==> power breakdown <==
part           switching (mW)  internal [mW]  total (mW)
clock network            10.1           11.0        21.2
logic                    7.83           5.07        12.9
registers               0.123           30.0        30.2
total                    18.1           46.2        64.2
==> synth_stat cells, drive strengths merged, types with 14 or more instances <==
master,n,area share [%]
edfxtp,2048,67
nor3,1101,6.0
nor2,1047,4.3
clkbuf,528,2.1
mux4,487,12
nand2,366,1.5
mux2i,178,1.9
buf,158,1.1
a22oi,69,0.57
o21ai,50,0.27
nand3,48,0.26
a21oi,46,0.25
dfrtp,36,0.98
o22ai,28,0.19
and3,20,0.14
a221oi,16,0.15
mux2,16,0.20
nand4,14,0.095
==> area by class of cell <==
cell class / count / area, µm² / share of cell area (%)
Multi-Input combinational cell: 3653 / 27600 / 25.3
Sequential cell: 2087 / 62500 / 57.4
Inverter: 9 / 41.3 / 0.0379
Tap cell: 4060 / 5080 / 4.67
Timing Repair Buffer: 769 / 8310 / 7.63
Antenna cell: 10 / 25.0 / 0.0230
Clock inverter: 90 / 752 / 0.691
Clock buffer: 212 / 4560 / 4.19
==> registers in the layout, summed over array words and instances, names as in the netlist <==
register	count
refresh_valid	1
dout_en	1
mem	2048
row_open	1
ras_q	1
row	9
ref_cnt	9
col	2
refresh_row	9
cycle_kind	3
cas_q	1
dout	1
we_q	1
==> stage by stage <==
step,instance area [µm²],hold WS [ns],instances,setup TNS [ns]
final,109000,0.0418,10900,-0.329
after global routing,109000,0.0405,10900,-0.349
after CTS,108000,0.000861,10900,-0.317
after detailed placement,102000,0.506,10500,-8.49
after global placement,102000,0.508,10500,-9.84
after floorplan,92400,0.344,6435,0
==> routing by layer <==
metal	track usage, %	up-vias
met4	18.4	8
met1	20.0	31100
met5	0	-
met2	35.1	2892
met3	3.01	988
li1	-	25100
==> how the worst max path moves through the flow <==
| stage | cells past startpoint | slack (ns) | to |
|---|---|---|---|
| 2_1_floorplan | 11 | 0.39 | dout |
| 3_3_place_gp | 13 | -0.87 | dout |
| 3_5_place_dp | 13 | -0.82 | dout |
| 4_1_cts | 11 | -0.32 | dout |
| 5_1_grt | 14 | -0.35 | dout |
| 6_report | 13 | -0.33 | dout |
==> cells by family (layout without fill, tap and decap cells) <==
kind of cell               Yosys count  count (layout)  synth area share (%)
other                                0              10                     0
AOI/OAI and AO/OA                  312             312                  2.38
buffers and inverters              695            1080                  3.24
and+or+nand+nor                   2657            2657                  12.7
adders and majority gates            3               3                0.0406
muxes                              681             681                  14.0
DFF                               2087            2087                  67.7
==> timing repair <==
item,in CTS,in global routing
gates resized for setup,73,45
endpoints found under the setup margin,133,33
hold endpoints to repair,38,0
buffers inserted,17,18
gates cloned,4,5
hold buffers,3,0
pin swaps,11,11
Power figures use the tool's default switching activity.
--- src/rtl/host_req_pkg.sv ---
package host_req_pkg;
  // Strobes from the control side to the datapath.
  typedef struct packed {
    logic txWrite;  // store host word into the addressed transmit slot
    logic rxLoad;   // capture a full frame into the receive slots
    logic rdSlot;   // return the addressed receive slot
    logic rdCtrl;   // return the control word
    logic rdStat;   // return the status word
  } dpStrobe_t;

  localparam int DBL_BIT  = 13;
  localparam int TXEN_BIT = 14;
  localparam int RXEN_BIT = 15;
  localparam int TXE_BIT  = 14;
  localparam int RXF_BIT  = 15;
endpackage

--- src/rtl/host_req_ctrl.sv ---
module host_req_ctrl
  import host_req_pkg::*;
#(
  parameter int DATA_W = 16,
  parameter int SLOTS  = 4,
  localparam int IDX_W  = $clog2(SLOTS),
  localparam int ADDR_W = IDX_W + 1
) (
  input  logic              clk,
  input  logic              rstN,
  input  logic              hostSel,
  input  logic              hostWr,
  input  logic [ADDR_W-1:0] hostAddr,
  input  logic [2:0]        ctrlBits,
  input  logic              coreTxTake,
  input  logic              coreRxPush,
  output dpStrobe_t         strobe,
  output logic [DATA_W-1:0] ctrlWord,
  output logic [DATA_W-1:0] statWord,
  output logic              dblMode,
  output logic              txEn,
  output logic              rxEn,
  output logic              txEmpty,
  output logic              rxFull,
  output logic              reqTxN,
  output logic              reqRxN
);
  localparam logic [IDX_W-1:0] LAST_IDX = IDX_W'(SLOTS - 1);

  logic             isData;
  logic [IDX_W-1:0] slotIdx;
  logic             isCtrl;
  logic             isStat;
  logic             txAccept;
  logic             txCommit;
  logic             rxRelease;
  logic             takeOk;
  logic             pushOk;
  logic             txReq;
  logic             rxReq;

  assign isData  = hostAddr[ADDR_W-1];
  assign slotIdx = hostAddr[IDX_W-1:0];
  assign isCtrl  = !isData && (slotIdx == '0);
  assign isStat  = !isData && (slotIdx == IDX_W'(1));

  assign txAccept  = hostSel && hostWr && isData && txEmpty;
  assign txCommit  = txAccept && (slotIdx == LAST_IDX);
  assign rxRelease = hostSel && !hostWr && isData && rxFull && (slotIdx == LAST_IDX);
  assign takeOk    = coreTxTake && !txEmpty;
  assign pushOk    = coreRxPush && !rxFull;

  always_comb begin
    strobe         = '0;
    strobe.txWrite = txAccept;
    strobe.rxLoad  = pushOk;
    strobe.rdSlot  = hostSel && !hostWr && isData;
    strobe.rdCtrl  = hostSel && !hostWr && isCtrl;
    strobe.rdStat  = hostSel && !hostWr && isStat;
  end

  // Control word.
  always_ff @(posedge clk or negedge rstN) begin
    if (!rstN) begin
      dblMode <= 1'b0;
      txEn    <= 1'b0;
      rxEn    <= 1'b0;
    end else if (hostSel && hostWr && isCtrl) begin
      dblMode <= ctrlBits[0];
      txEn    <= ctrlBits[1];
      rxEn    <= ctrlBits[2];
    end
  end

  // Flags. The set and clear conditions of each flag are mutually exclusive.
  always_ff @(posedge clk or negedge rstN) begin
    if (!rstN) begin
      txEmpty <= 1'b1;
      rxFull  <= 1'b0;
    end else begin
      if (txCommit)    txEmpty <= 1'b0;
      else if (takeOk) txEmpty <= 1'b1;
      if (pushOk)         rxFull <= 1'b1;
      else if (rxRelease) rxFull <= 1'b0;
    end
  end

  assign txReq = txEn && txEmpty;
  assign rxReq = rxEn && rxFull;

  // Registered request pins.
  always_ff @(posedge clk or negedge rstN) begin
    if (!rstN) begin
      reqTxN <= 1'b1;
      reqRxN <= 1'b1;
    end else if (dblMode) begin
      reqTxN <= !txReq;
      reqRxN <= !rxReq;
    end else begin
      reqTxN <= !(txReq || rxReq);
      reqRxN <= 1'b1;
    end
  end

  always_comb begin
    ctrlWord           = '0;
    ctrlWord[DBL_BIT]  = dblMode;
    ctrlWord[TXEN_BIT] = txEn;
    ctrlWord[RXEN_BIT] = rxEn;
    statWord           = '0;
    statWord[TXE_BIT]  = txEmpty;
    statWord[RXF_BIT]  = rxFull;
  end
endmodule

========================

Would you write the material out again, exactly as given above?

==> power breakdown <==
part           switching (mW)  internal [mW]  total (mW)
clock network            10.1           11.0        21.2
logic                    7.83           5.07        12.9
registers               0.123           30.0        30.2
total                    18.1           46.2        64.2
==> synth_stat cells, drive strengths merged, types with 14 or more instances <==
master,n,area share [%]
edfxtp,2048,67
nor3,1101,6.0
nor2,1047,4.3
clkbuf,528,2.1
mux4,487,12
nand2,366,1.5
mux2i,178,1.9
buf,158,1.1
a22oi,69,0.57
o21ai,50,0.27
nand3,48,0.26
a21oi,46,0.25
dfrtp,36,0.98
o22ai,28,0.19
and3,20,0.14
a221oi,16,0.15
mux2,16,0.20
nand4,14,0.095
==> area by class of cell <==
cell class / count / area, µm² / share of cell area (%)
Multi-Input combinational cell: 3653 / 27600 / 25.3
Sequential cell: 2087 / 62500 / 57.4
Inverter: 9 / 41.3 / 0.0379
Tap cell: 4060 / 5080 / 4.67
Timing Repair Buffer: 769 / 8310 / 7.63
Antenna cell: 10 / 25.0 / 0.0230
Clock inverter: 90 / 752 / 0.691
Clock buffer: 212 / 4560 / 4.19
==> registers in the layout, summed over array words and instances, names as in the netlist <==
register	count
refresh_valid	1
dout_en	1
mem	2048
row_open	1
ras_q	1
row	9
ref_cnt	9
col	2
refresh_row	9
cycle_kind	3
cas_q	1
dout	1
we_q	1
==> stage by stage <==
step,instance area [µm²],hold WS [ns],instances,setup TNS [ns]
final,109000,0.0418,10900,-0.329
after global routing,109000,0.0405,10900,-0.349
after CTS,108000,0.000861,10900,-0.317
after detailed placement,102000,0.506,10500,-8.49
after global placement,102000,0.508,10500,-9.84
after floorplan,92400,0.344,6435,0
==> routing by layer <==
metal	track usage, %	up-vias
met4	18.4	8
met1	20.0	31100
met5	0	-
met2	35.1	2892
met3	3.01	988
li1	-	25100
==> how the worst max path moves through the flow <==
| stage | cells past startpoint | slack (ns) | to |
|---|---|---|---|
| 2_1_floorplan | 11 | 0.39 | dout |
| 3_3_place_gp | 13 | -0.87 | dout |
| 3_5_place_dp | 13 | -0.82 | dout |
| 4_1_cts | 11 | -0.32 | dout |
| 5_1_grt | 14 | -0.35 | dout |
| 6_report | 13 | -0.33 | dout |
==> cells by family (layout without fill, tap and decap cells) <==
kind of cell               Yosys count  count (layout)  synth area share (%)
other                                0              10                     0
AOI/OAI and AO/OA                  312             312                  2.38
buffers and inverters              695            1080                  3.24
and+or+nand+nor                   2657            2657                  12.7
adders and majority gates            3               3                0.0406
muxes                              681             681                  14.0
DFF                               2087            2087                  67.7
==> timing repair <==
item,in CTS,in global routing
gates resized for setup,73,45
endpoints found under the setup margin,133,33
hold endpoints to repair,38,0
buffers inserted,17,18
gates cloned,4,5
hold buffers,3,0
pin swaps,11,11
Power figures use the tool's default switching activity.
--- src/rtl/host_req_pkg.sv ---
package host_req_pkg;
  // Strobes from the control side to the datapath.
  typedef struct packed {
    logic txWrite;  // store host word into the addressed transmit slot
    logic rxLoad;   // capture a full frame into the receive slots
    logic rdSlot;   // return the addressed receive slot
    logic rdCtrl;   // return the control word
    logic rdStat;   // return the status word
  } dpStrobe_t;

  localparam int DBL_BIT  = 13;
  localparam int TXEN_BIT = 14;
  localparam int RXEN_BIT = 15;
  localparam int TXE_BIT  = 14;
  localparam int RXF_BIT  = 15;
endpackage

--- src/rtl/host_req_ctrl.sv ---
module host_req_ctrl
  import host_req_pkg::*;
#(
  parameter int DATA_W = 16,
  parameter int SLOTS  = 4,
  localparam int IDX_W  = $clog2(SLOTS),
  localparam int ADDR_W = IDX_W + 1
) (
  input  logic              clk,
  input  logic              rstN,
  input  logic              hostSel,
  input  logic              hostWr,
  input  logic [ADDR_W-1:0] hostAddr,
  input  logic [2:0]        ctrlBits,
  input  logic              coreTxTake,
  input  logic              coreRxPush,
  output dpStrobe_t         strobe,
  output logic [DATA_W-1:0] ctrlWord,
  output logic [DATA_W-1:0] statWord,
  output logic              dblMode,
  output logic              txEn,
  output logic              rxEn,
  output logic              txEmpty,
  output logic              rxFull,
  output logic              reqTxN,
  output logic              reqRxN
);
  localparam logic [IDX_W-1:0] LAST_IDX = IDX_W'(SLOTS - 1);

  logic             isData;
  logic [IDX_W-1:0] slotIdx;
  logic             isCtrl;
  logic             isStat;
  logic             txAccept;
  logic             txCommit;
  logic             rxRelease;
  logic             takeOk;
  logic             pushOk;
  logic             txReq;
  logic             rxReq;

  assign isData  = hostAddr[ADDR_W-1];
  assign slotIdx = hostAddr[IDX_W-1:0];
  assign isCtrl  = !isData && (slotIdx == '0);
  assign isStat  = !isData && (slotIdx == IDX_W'(1));

  assign txAccept  = hostSel && hostWr && isData && txEmpty;
  assign txCommit  = txAccept && (slotIdx == LAST_IDX);
  assign rxRelease = hostSel && !hostWr && isData && rxFull && (slotIdx == LAST_IDX);
  assign takeOk    = coreTxTake && !txEmpty;
  assign pushOk    = coreRxPush && !rxFull;

  always_comb begin
    strobe         = '0;
    strobe.txWrite = txAccept;
    strobe.rxLoad  = pushOk;
    strobe.rdSlot  = hostSel && !hostWr && isData;
    strobe.rdCtrl  = hostSel && !hostWr && isCtrl;
    strobe.rdStat  = hostSel && !hostWr && isStat;
  end

  // Control word.
  always_ff @(posedge clk or negedge rstN) begin
    if (!rstN) begin
      dblMode <= 1'b0;
      txEn    <= 1'b0;
      rxEn    <= 1'b0;
    end else if (hostSel && hostWr && isCtrl) begin
      dblMode <= ctrlBits[0];
      txEn    <= ctrlBits[1];
      rxEn    <= ctrlBits[2];
    end
  end

  // Flags. The set and clear conditions of each flag are mutually exclusive.
  always_ff @(posedge clk or negedge rstN) begin
    if (!rstN) begin
      txEmpty <= 1'b1;
      rxFull  <= 1'b0;
    end else begin
      if (txCommit)    txEmpty <= 1'b0;
      else if (takeOk) txEmpty <= 1'b1;
      if (pushOk)         rxFull <= 1'b1;
      else if (rxRelease) rxFull <= 1'b0;
    end
  end

  assign txReq = txEn && txEmpty;
  assign rxReq = rxEn && rxFull;

  // Registered request pins.
  always_ff @(posedge clk or negedge rstN) begin
    if (!rstN) begin
      reqTxN <= 1'b1;
      reqRxN <= 1'b1;
    end else if (dblMode) begin
      reqTxN <= !txReq;
      reqRxN <= !rxReq;
    end else begin
      reqTxN <= !(txReq || rxReq);
      reqRxN <= 1'b1;
    end
  end

  always_comb begin
    ctrlWord           = '0;
    ctrlWord[DBL_BIT]  = dblMode;
    ctrlWord[TXEN_BIT] = txEn;
    ctrlWord[RXEN_BIT] = rxEn;
    statWord           = '0;
    statWord[TXE_BIT]  = txEmpty;
    statWord[RXF_BIT]  = rxFull;
  end
endmodule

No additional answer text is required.